Di Simone Fabriziani
Presentato con discreto successo di pubblico (mano di critica) al Festival di Cannes 2016, Mal di pietre è il film di Nicole Garcia ispirato al caso letterario omonimo di Milena Agus, pubblicato inizialmente in sole 800 copie, e poi ristampato dopo lo straordinario passaparola in Italia e nel resto dell’Europa.
La storia di Gabrielle (Marion Cotillard) si dipana a partire dagli anni ’50 nel sud di una Francia rurale e bigotta; considerata mentalmente instabile perché costretta in un ambiente famigliare castrante e dunque guidata da uno sfrenato impeto verso la passione e la sessualità. che lei chiama “la cosa principale”, Gabrielle viene sposata prima ad un onesto contadino di origini spagnole (Alex Brendenmuhl), poi costretta a passare del tempo in un arroccato sanatorio nelle Alpi svizzere per curare i suoi calcoli. La passione iniziale, forte ed istintiva, verso il paziente André Sauvage (Louis Garrel) si trasformerò in un inaspettato sentimento d’amore, libera finalmente da ogni costrizione interiore ed esterna.
Prosaico, manierista se non molto spesso dalla chiara impronta da telenovela, il “Mal di pietre” di Nicole Garcia si appropria del testo della Agus e ne trae uno slavato ed asettico ritratto per il grande schermo di una donna fragile ed incatenata alle costrizioni sociali del suo tempo che trova il proprio equilibrio solamente scegliendo la via della liberazione emotiva sublimata nella forza dell’amore, sia vissuto che immaginato.

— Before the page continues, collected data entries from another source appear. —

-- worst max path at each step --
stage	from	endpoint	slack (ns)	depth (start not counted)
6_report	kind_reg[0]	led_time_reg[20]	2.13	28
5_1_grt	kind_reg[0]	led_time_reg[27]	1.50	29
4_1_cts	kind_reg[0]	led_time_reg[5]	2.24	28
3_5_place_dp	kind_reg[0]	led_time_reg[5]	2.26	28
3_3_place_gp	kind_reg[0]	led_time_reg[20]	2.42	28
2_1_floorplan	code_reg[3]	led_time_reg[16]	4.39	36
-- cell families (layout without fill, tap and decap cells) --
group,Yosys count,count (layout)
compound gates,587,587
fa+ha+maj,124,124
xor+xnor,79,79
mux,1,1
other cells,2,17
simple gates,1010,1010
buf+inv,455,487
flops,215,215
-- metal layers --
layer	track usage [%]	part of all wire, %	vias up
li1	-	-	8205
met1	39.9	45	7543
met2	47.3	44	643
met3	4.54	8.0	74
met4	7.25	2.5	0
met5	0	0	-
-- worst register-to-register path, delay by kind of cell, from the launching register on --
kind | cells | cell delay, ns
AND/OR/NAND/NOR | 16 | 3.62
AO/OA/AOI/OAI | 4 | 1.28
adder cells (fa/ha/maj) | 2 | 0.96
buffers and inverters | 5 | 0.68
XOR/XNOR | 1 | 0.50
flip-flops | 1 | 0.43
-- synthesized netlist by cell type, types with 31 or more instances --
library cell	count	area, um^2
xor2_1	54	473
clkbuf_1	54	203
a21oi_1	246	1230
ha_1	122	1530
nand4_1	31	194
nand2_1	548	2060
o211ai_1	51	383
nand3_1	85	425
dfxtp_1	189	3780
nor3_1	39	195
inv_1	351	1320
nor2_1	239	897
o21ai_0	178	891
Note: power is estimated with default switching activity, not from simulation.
===== src/urxrb_pkg.sv =====
// Shared types and constants for the UART receiver with receive ring.
package urxrb_pkg;

    // Default ring depth in bytes
    localparam int RING_DEPTH_DEF = 16;

    // Configuration port geometry
    localparam int PADDR_W = 4;
    localparam int PDATA_W = 32;
    localparam int TICK_W  = 16;

    // Register reset values
    localparam logic [TICK_W-1:0] BIT_TICKS_RST  = 16'd16;
    localparam logic [TICK_W-1:0] HALF_TICKS_RST = 16'd8;
    localparam logic [TICK_W-1:0] STOP_TICKS_RST = 16'd16;

    // Sampled data bit enters at the top of the shift byte
    localparam logic [7:0] MSB_MASK = 8'h80;

    // Register index on the configuration port (paddr[3:2])
    typedef enum logic [1:0] {
        REG_BIT_TICKS  = 2'd0,
        REG_HALF_TICKS = 2'd1,
        REG_STOP_TICKS = 2'd2
    } reg_idx_t;

    // Receiver phase, one-hot
    typedef enum logic [3:0] {
        PH_IDLE  = 4'b0001,
        PH_START = 4'b0010,
        PH_DATA  = 4'b0100,
        PH_STOP  = 4'b1000
    } rx_phase_t;

    // Input beat
    typedef struct packed {
        logic req_type;
        logic rx_level;
    } req_t;

    // Result beat
    typedef struct packed {
        logic [7:0] read_byte;
        logic       byte_available;
        logic       byte_stored;
        logic       read_empty;
    } rsp_t;

    // Timing registers
    typedef struct packed {
        logic [TICK_W-1:0] bit_ticks;
        logic [TICK_W-1:0] half_ticks;
        logic [TICK_W-1:0] stop_ticks;
    } cfg_t;

    // Store request from the frame receiver
    typedef struct packed {
        logic       stored;
        logic [7:0] data;
    } store_t;

endpackage


===== src/urxrb_ram.sv =====
// Generic single-write, single-read RAM with registered read data.
module urxrb_ram #(
    parameter int WIDTH = 8,
    parameter int DEPTH = 16
) (
    input  logic                                   clk,
    input  logic                                   we,
    input  logic [((DEPTH > 1) ? $clog2(DEPTH) : 1)-1:0] waddr,
    input  logic [WIDTH-1:0]                       wdata,
    input  logic                                   re,
    input  logic [((DEPTH > 1) ? $clog2(DEPTH) : 1)-1:0] raddr,
    output logic [WIDTH-1:0]                       rdata
);

    logic [WIDTH-1:0] mem [DEPTH];
    logic [WIDTH-1:0] rdata_reg;

    // Write port
    always_ff @(posedge clk)
    begin
        if (we)
        begin
            mem[waddr] <= wdata;
        end
    end

    // Registered read, holds when not enabled
    always_ff @(posedge clk)
    begin
        if (re)
        begin
            rdata_reg <= mem[raddr];
        end
    end

    assign rdata = rdata_reg;

endmodule


===== src/urxrb_cfg.sv =====
// APB-style register block holding the receiver timing registers.
module urxrb_cfg (
    input  logic                           clk,
    input  logic                           rst_n,
    input  logic                           psel,
    input  logic                           penable,
    input  logic                           pwrite,
    input  logic [urxrb_pkg::PADDR_W-1:0]  paddr,
    input  logic [urxrb_pkg::PDATA_W-1:0]  pwdata,
    output logic [urxrb_pkg::PDATA_W-1:0]  prdata,
    output logic                           pready,
    output urxrb_pkg::cfg_t                cfg
);

    urxrb_pkg::cfg_t     cfg_reg;
    urxrb_pkg::cfg_t     cfg_next;
    urxrb_pkg::reg_idx_t idx;
    logic                wr_en;

    assign idx    = urxrb_pkg::reg_idx_t'(paddr[3:2]);
    assign wr_en  = psel && penable && pwrite;
    assign pready = 1'b1;

    // Register write decode
    always_comb
    begin
        cfg_next = cfg_reg;
        if (wr_en)
        begin
            case (idx)
                urxrb_pkg::REG_BIT_TICKS:  cfg_next.bit_ticks  = pwdata[15:0];
                urxrb_pkg::REG_HALF_TICKS: cfg_next.half_ticks = pwdata[15:0];
                urxrb_pkg::REG_STOP_TICKS: cfg_next.stop_ticks = pwdata[15:0];
                default:                   cfg_next = cfg_reg;
            endcase
        end
    end

    always_ff @(posedge clk or negedge rst_n)
    begin
        if (!rst_n)
        begin
            cfg_reg.bit_ticks  <= urxrb_pkg::BIT_TICKS_RST;
            cfg_reg.half_ticks <= urxrb_pkg::HALF_TICKS_RST;
            cfg_reg.stop_ticks <= urxrb_pkg::STOP_TICKS_RST;
        end
        else
        begin
            cfg_reg <= cfg_next;
        end
    end

    // Read mux
    always_comb
    begin
        case (idx)
            urxrb_pkg::REG_BIT_TICKS:  prdata = {16'd0, cfg_reg.bit_ticks};
            urxrb_pkg::REG_HALF_TICKS: prdata = {16'd0, cfg_reg.half_ticks};
            urxrb_pkg::REG_STOP_TICKS: prdata = {16'd0, cfg_reg.stop_ticks};
            default:                   prdata = '0;
        endcase
    end

    assign cfg = cfg_reg;

endmodule


===== src/urxrb_frame.sv =====
// 8N1 frame receiver: start wait, eight data samples, stop wait, then store.
module urxrb_frame (
    input  logic                clk,
    input  logic                rst_n,
    input  logic                advance,
    input  logic                rx_level,
    input  urxrb_pkg::cfg_t     cfg,
    output urxrb_pkg::store_t   store
);

    urxrb_pkg::rx_phase_t                phase_reg, phase_next;
    logic [urxrb_pkg::TICK_W-1:0]        count_reg, count_next;
    logic [2:0]                          bit_reg, bit_next;
    logic [7:0]                          shift_reg, shift_next;
    logic [urxrb_pkg::TICK_W-1:0]        count_inc;
    logic [urxrb_pkg::TICK_W-1:0]        limit;
    logic [urxrb_pkg::TICK_W-1:0]        limit_eff;
    logic                                done;

    // Wait limit for the current phase; zero acts as one
    always_comb
    begin
        case (phase_reg)
            urxrb_pkg::PH_START: limit = cfg.half_ticks;
            urxrb_pkg::PH_DATA:  limit = cfg.bit_ticks;
            urxrb_pkg::PH_STOP:  limit = cfg.stop_ticks;
            default:             limit = cfg.bit_ticks;
        endcase
    end

    assign limit_eff = (limit == '0) ? {{(urxrb_pkg::TICK_W-1){1'b0}}, 1'b1} : limit;
    assign count_inc = count_reg + {{(urxrb_pkg::TICK_W-1){1'b0}}, 1'b1};
    assign done      = (count_inc >= limit_eff);

    // Phase sequencing for one tick
    always_comb
    begin
        phase_next = phase_reg;
        count_next = count_reg;
        bit_next   = bit_reg;
        shift_next = shift_reg;
        store      = '0;
        case (phase_reg)
            urxrb_pkg::PH_IDLE:
            begin
                if (!rx_level)
                begin
                    phase_next = urxrb_pkg::PH_START;
                    count_next = '0;
                    bit_next   = '0;
                end
            end
            urxrb_pkg::PH_START:
            begin
                count_next = done ? '0 : count_inc;
                if (done)
                begin
                    phase_next = urxrb_pkg::PH_DATA;
                end
            end
            urxrb_pkg::PH_DATA:
            begin
                count_next = done ? '0 : count_inc;
                if (done)
                begin
                    shift_next = (shift_reg >> 1) | (rx_level ? urxrb_pkg::MSB_MASK : 8'd0);
                    if (bit_reg == 3'd7)
                    begin
                        bit_next   = '0;
                        phase_next = urxrb_pkg::PH_STOP;
                    end
                    else
                    begin
                        bit_next = bit_reg + 3'd1;
                    end
                end
            end
            urxrb_pkg::PH_STOP:
            begin
                count_next = done ? '0 : count_inc;
                if (done)
                begin
                    store.stored = 1'b1;
                    store.data   = shift_reg;
                    phase_next   = urxrb_pkg::PH_IDLE;
                end
            end
            default:
            begin
                phase_next = urxrb_pkg::PH_IDLE;
            end
        endcase
        if (!advance)
        begin
            store = '0;
        end
    end

    always_ff @(posedge clk or negedge rst_n)
    begin
        if (!rst_n)
        begin
            phase_reg <= urxrb_pkg::PH_IDLE;
            count_reg <= '0;
            bit_reg   <= '0;
            shift_reg <= '0;
        end
        else if (advance)
        begin
            phase_reg <= phase_next;
            count_reg <= count_next;
            bit_reg   <= bit_next;
            shift_reg <= shift_next;
        end
    end

endmodule


===== src/uart_rx_with_ring_buffer.sv =====
// Top level: UART 8N1 receiver feeding a receive ring held in RAM.
//
// Usage: every beat on the req channel is one oversampling tick of the
// receive line (rx_level) and may also ask to pop one byte (req_type = 1).
// Every req beat yields exactly one rsp beat carrying the popped byte (0 if
// none), whether bytes remain, whether a received byte was stored on that
// tick, and whether the pop found the ring empty.
// Each rsp beat follows in the cycle after its req beat; one beat per
// cycle. The ring lives in a RAM with registered read: the write and the
// read of a tick are issued on the accept edge and the read data appears in
// the output stage, with a bypass when the pop hits the byte being stored.
// When the rsp side stalls, the output stage holds and req_ready drops in
// the same cycle; no tick is taken until the held beat leaves.
// Reset clears the receiver to idle, both ring indices to zero and the
// timing registers to 16/8/16 ticks. Ring contents are not cleared; the
// index rules never read an entry that was not written.
// Timing registers sit on the APB-style port at byte offsets 0, 4 and 8.
module uart_rx_with_ring_buffer #(
    parameter int RING_DEPTH = urxrb_pkg::RING_DEPTH_DEF
) (
    input  logic                           clk,
    input  logic                           rst_n,
    input  logic                           req_valid,
    output logic                           req_ready,
    input  urxrb_pkg::req_t                req_data,
    output logic                           rsp_valid,
    input  logic                           rsp_ready,
    output urxrb_pkg::rsp_t                rsp_data,
    input  logic                           psel,
    input  logic                           penable,
    input  logic                           pwrite,
    input  logic [urxrb_pkg::PADDR_W-1:0]  paddr,
    input  logic [urxrb_pkg::PDATA_W-1:0]  pwdata,
    output logic [urxrb_pkg::PDATA_W-1:0]  prdata,
    output logic                           pready
);

    localparam int IDX_W = (RING_DEPTH > 1) ? $clog2(RING_DEPTH) : 1;
    localparam logic [IDX_W-1:0] IDX_LAST = IDX_W'(RING_DEPTH - 1);

    urxrb_pkg::cfg_t   cfg;
    urxrb_pkg::store_t store;
    logic              accept;

    logic [IDX_W-1:0]  widx_reg, widx_next;
    logic [IDX_W-1:0]  ridx_reg, ridx_next;
    logic              do_read;
    logic              empty_read;
    logic              fwd;
    logic [7:0]        ram_rdata;

    // Output stage
    logic              s1_valid_reg;
    logic              s1_read_reg;
    logic              s1_fwd_reg;
    logic [7:0]        s1_fwd_byte_reg;
    logic              s1_avail_reg;
    logic              s1_stored_reg;
    logic              s1_empty_reg;

    assign req_ready = !s1_valid_reg || rsp_ready;
    assign accept    = req_valid && req_ready;

    urxrb_cfg u_cfg (
        .clk     (clk),
        .rst_n   (rst_n),
        .psel    (psel),
        .penable (penable),
        .pwrite  (pwrite),
        .paddr   (paddr),
        .pwdata  (pwdata),
        .prdata  (prdata),
        .pready  (pready),
        .cfg     (cfg)
    );

    urxrb_frame u_frame (
        .clk      (clk),
        .rst_n    (rst_n),
        .advance  (accept),
        .rx_level (req_data.rx_level),
        .cfg      (cfg),
        .store    (store)
    );

    // Ring indices: store advances write first, then a pop checks emptiness
    always_comb
    begin
        widx_next = widx_reg;
        if (store.stored)
        begin
            widx_next = (widx_reg == IDX_LAST) ? '0 : widx_reg + IDX_W'(1);
        end
        do_read    = accept && req_data.req_type && (ridx_reg != widx_next);
        empty_read = req_data.req_type && (ridx_reg == widx_next);
        ridx_next  = ridx_reg;
        if (do_read)
        begin
            ridx_next = (ridx_reg == IDX_LAST) ? '0 : ridx_reg + IDX_W'(1);
        end
        fwd = store.stored && (ridx_next == widx_next);
    end

    urxrb_ram #(
        .WIDTH (8),
        .DEPTH (RING_DEPTH)
    ) u_ring (
        .clk   (clk),
        .we    (store.stored),
        .waddr (widx_next),
        .wdata (store.data),
        .re    (do_read),
        .raddr (ridx_next),
        .rdata (ram_rdata)
    );

    always_ff @(posedge clk or negedge rst_n)
    begin
        if (!rst_n)
        begin
            widx_reg     <= '0;
            ridx_reg     <= '0;
            s1_valid_reg <= 1'b0;
        end
        else
        begin
            if (accept)
            begin
                widx_reg <= widx_next;
                ridx_reg <= ridx_next;
            end
            if (req_ready)
            begin
                s1_valid_reg <= req_valid;
            end
        end
    end

    // Output stage payload
    always_ff @(posedge clk)
    begin
        if (accept)
        begin
            s1_read_reg     <= do_read;
            s1_fwd_reg      <= fwd;
            s1_fwd_byte_reg <= store.data;
            s1_avail_reg    <= (ridx_next != widx_next);
            s1_stored_reg   <= store.stored;
            s1_empty_reg    <= empty_read;
        end
    end

    assign rsp_valid                = s1_valid_reg;
    assign rsp_data.read_byte       = !s1_read_reg ? 8'd0 :
                                      (s1_fwd_reg ? s1_fwd_byte_reg : ram_rdata);
    assign rsp_data.byte_available  = s1_avail_reg;
    assign rsp_data.byte_stored     = s1_stored_reg;
    assign rsp_data.read_empty      = s1_empty_reg;

endmodule


===== config.mk =====
export PLATFORM = sky130hd
export DESIGN_NAME = uart_rx_with_ring_buffer
export DESIGN_NICKNAME = d
export VERILOG_FILES = /design/src/urxrb_pkg.sv /design/src/urxrb_ram.sv /design/src/urxrb_cfg.sv /design/src/urxrb_frame.sv /design/src/uart_rx_with_ring_buffer.sv
export SDC_FILE = /design/constraint.sdc
export NUM_CORES = 1
export LEC_CHECK = 0
export BUFFER_PORTS_ARGS = -buffer_cell sky130_fd_sc_hd__buf_2
export CAP_MARGIN = 10
export CELL_PAD_IN_SITES_DETAIL_PLACEMENT = 1
export CELL_PAD_IN_SITES_GLOBAL_PLACEMENT = 1
export CORE_ASPECT_RATIO = 0.75
export CORE_MARGIN = 1
export CORE_UTILIZATION = 40
export CTS_BUF_LIST = sky130_fd_sc_hd__clkbuf_4 sky130_fd_sc_hd__clkbuf_8 sky130_fd_sc_hd__clkbuf_16
export CTS_CLUSTER_DIAMETER = 40
export DETAILED_ROUTE_END_ITERATION = 16
export PLACE_DENSITY_LB_ADDON = 0.15
export SYNTH_ARGS = -nofsm -noshare
export SYNTH_HDL_FRONTEND = slang
export SYNTH_HIERARCHICAL = 1
export SYNTH_SLANG_ARGS = --single-unit

===== constraint.sdc =====
create_clock -name clk -period 14.7 [get_ports clk]
set_clock_uncertainty 0.05 [all_clocks]
set_input_delay 2.205 -clock clk [delete_from_list [all_inputs] [get_ports clk]]
set_output_delay 2.205 -clock clk [all_outputs]
set_load 0.03 [all_outputs]

==> Word-level counts from Yosys, hierarchy flattened <==
Memories as Yosys holds them, arrays and structs flattened. A register that Yosys moved wholly into a read port is not among the register bits.
Cells that the tools add are included.
{ "word_totals": {"regBits": 101, "mem_bits_rw": 128, "input_bits": 45, "word_cells": 90, "mem_count": 1} }
{ "op_classes": {"n_addsub": 4, "magnitude_cmp": 1, "eq_ne": 18, "mux": 28, "n_bitwise": 1, "reduce_logical": 21} }
{ "memory_table": {"columns": ["memory", "depth", "word_bits", "read_ports", "rd_ports_with_merged_regs", "wr", "line_no", "source"], "rows": [
  ["u_ring.mem", 16, 8, 1, 1, 1, "urxrb_ram.sv:15", "logic [WIDTH-1:0] mem [DEPTH];"]
]} }
{ "ops": {"columns": ["op", "count"], "rows": [
  ["$pmux W16 S2", 2],
  ["$mux W16", 3],
  ["$pmux W16 S3", 1],
  ["$mux W4", 9],
  ["$mux W9", 3],
  ["$mux W8", 3],
  ["$add A16 B1 Y16 const B", 1],
  ["$ge A16 B16 Y1", 1],
  ["$logic_not A16 Y1", 1],
  ["$pmux W4 S4", 1],
  ["$eq A4 B4 Y1 const B", 3],
  ["$mux W3", 3],
  ["$add A4 B1 Y4 const B", 2],
  ["$eq A4 B4 Y1", 2],
  ["$ne A2 B1 Y1 const B", 4],
  ["$ne A4 B4 Y1", 2],
  ["$or A7 B8 Y8", 1],
  ["$logic_and A1 B1 Y1", 7],
  ["$pmux W3 S2", 1],
  ["$reduce_and A2 Y1", 3],
  ["$reduce_and A3 Y1", 2],
  ["$reduce_and A6 Y1", 1],
  ["$eq A4 B1 Y1 const B", 1],
  ["$eq A4 B2 Y1 const B", 1],
  ["other kinds (13)", 15]
]} }

==> Depth between registers and ports, before layout <==
Gate-level depths: netlist of run 1.
{ "logic_depth": {"ltp_word": 14, "mapped_depth": 26} }

==> Cells and area by module <==
The synthesis of run 1 kept the hierarchy.
{ "modules_own_cells": {"columns": ["mod", "n_inst", "cells_per_inst", "area_each_um2", "seq_area_each_um2"], "rows": [
  ["urxrb_ram", 1, 229, 5227.5, 4083.9],
  ["urxrb_frame", 1, 354, 3017.9, 777.0],
  ["urxrb_cfg", 1, 178, 2336.0, 1204.9],
  ["uart_rx_with_ring_buffer", 1, 116, 1277.5, 615.6]
]} }

==> Worst setup path before layout of run 1 <==
Ideal clock, no wire load.
{ "synth_path": {"path_kind": "input port to flip-flop", "from": "input rsp_ready", "to": "register u_ring.rdata_reg[1], in the netlist u_ring/rdata[1] (read register of u_ring.mem), data pin", "setup_ns": 0.259, "arrival_time_ns": 6.455, "required_ns": 14.391, "path_slack_ns": 7.936, "stages": 16, "path_buffers": 2, "path_cell_list": "nand2b_1 -> nand2_1 -> inv_1 -> nand2_1 -> nor3_2 -> mux2i_1 -> xor2_1 -> nand2_1 -> a211oi_4 -> nor2_1 -> mux2_2 -> buf_6 -> buf_6 -> mux4_1 -> a22oi_1 -> nand2_1"} }
{ "synth_rtl": {"columns": ["item", "line_no", "source"], "rows": [
  ["start: declaration", "uart_rx_with_ring_buffer.sv:27", "input logic rsp_ready,"],
  ["end: declaration", "urxrb_ram.sv:16", "logic [WIDTH-1:0] rdata_reg;"]
]} }

==> results of run 1 <==
-- metrics by stage --
stage	power (mW)	hold slack (ps)	instance area, µm²	utilization	instances
after detailed placement	1.43	439	12300	0.423	1285
after global placement	1.42	434	12300	0.423	1285
after CTS	2.30	452	13500	0.465	1347
after global routing	2.39	494	13500	0.465	1347
after floorplan	1.28	422	11900	-	892
final	2.28	452	13500	0.465	1347
-- layout make-up --
cell class	instances	share of cell area
timing repair buffer	71	0.0294
multi-input combinational	575	0.348
sequential	237	0.494
clock buffer	39	0.0666
inverter	10	0.00277
clock inverter	23	0.0232
tap	392	0.0362
-- worst max-delay path, stage by stage, from the launching register on --
cell and delay, ps:
dfrtp_1 560, or2_1 290, buf_4 240, o311a_1 330, o22ai_1 490, and4_1 300
nand4_1 90, o21ai_1 210, ha_1 260, nand2b_1 180, a2111oi_4 400, a2111oi_4 100
nor4_4 130, buf_4 370, nor3_2 80, buf_4 220, mux2i_1 420, xor2_1 180
nand2_1 140, a211oi_4 380, nor2_1 70, buf_4 210, mux2_2 230, buf_4 510
mux4_1 670, a22oi_1 490, nand2_1 100
-- logic make-up (layout without fill, tap and decap cells) --
| group | Yosys count | in the layout | synth area share |
|---|---|---|---|
| mux | 121 | 121 | 0.152 |
| compound gates | 146 | 146 | 0.0861 |
| other cells | 2 | 17 | 0.000633 |
| flops | 237 | 237 | 0.563 |
| simple gates | 244 | 244 | 0.111 |
| fa+ha+maj | 21 | 21 | 0.0222 |
| xor+xnor | 26 | 26 | 0.0198 |
| buf+inv | 80 | 143 | 0.0446 |
-- power by group --
| part | leakage (nW) | internal [mW] | total (mW) | switching, mW |
|---|---|---|---|---|
| logic | 2.14 | 0.229 | 0.580 | 0.351 |
| registers | 2.46 | 0.765 | 0.833 | 0.0675 |
| clock network | 0.584 | 0.552 | 0.864 | 0.312 |
| total | 5.18 | 1.55 | 2.28 | 0.730 |
-- worst max-delay path by stage --
stage / cells after the start / start / to
floorplan: 16 / rsp_ready / u_ring/rdata[1]$_DFFE_PP_
global placement: 26 / u_frame/phase_reg[2]$_DFFE_PN0P_ / u_ring/rdata[2]$_DFFE_PP_
detailed placement: 26 / u_frame/phase_reg[2]$_DFFE_PN0P_ / u_ring/rdata[2]$_DFFE_PP_
CTS: 26 / u_frame/phase_reg[2]$_DFFE_PN0P_ / u_ring/rdata[2]$_DFFE_PP_
global route: 26 / u_frame/phase_reg[2]$_DFFE_PN0P_ / u_ring/rdata[2]$_DFFE_PP_
finish: 26 / u_frame/phase_reg[2]$_DFFE_PN0P_ / u_ring/rdata[2]$_DFFE_PP_
-- metal layers --
layer / up-vias / track usage
li1: 3429 / -
met1: 3784 / 0.303
met2: 155 / 0.268
met3: 31 / 0.0349
met4: 0 / 0.0447
met5: - / 0
-- Yosys cell counts (all sizes together), types with 5 or more instances --
master / count
edfxtp: 149
dfrtp: 84
mux2: 61
nor2: 58
buf: 50
nand2: 47
o21ai: 41
mux4: 32
nor3: 30
mux2i: 28
a21oi: 23
ha: 21
nor2b: 21
xnor2: 18
clkbuf: 17
a22oi: 16
and2: 15
a31oi: 14
nand3: 13
nand2b: 12
o221ai: 12
inv: 10
nand3b: 10
xor2: 8
a211oi: 7
and3: 7
a32o: 6
or3: 6
nand4: 5
o22ai: 5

Chiaramente debitore di alcuni stilemi incarnati nel cinema moderno (dall’ambientazione desolata dalle tinte western e rurali fino all’archetipo della clinica arroccata tra le montagne), Mal di pietre è tuttavia degno di nota grazie alla misurata e calorosa performance di Marion Cotillard; la sua Gabrielle vive dalle pagine al grande schermo negli occhi carichi di dolore e speranza dell’attrice francese, oramai figura di rilievo nel panorama cinematografico europeo, vera erede delle dive d’altri tempi.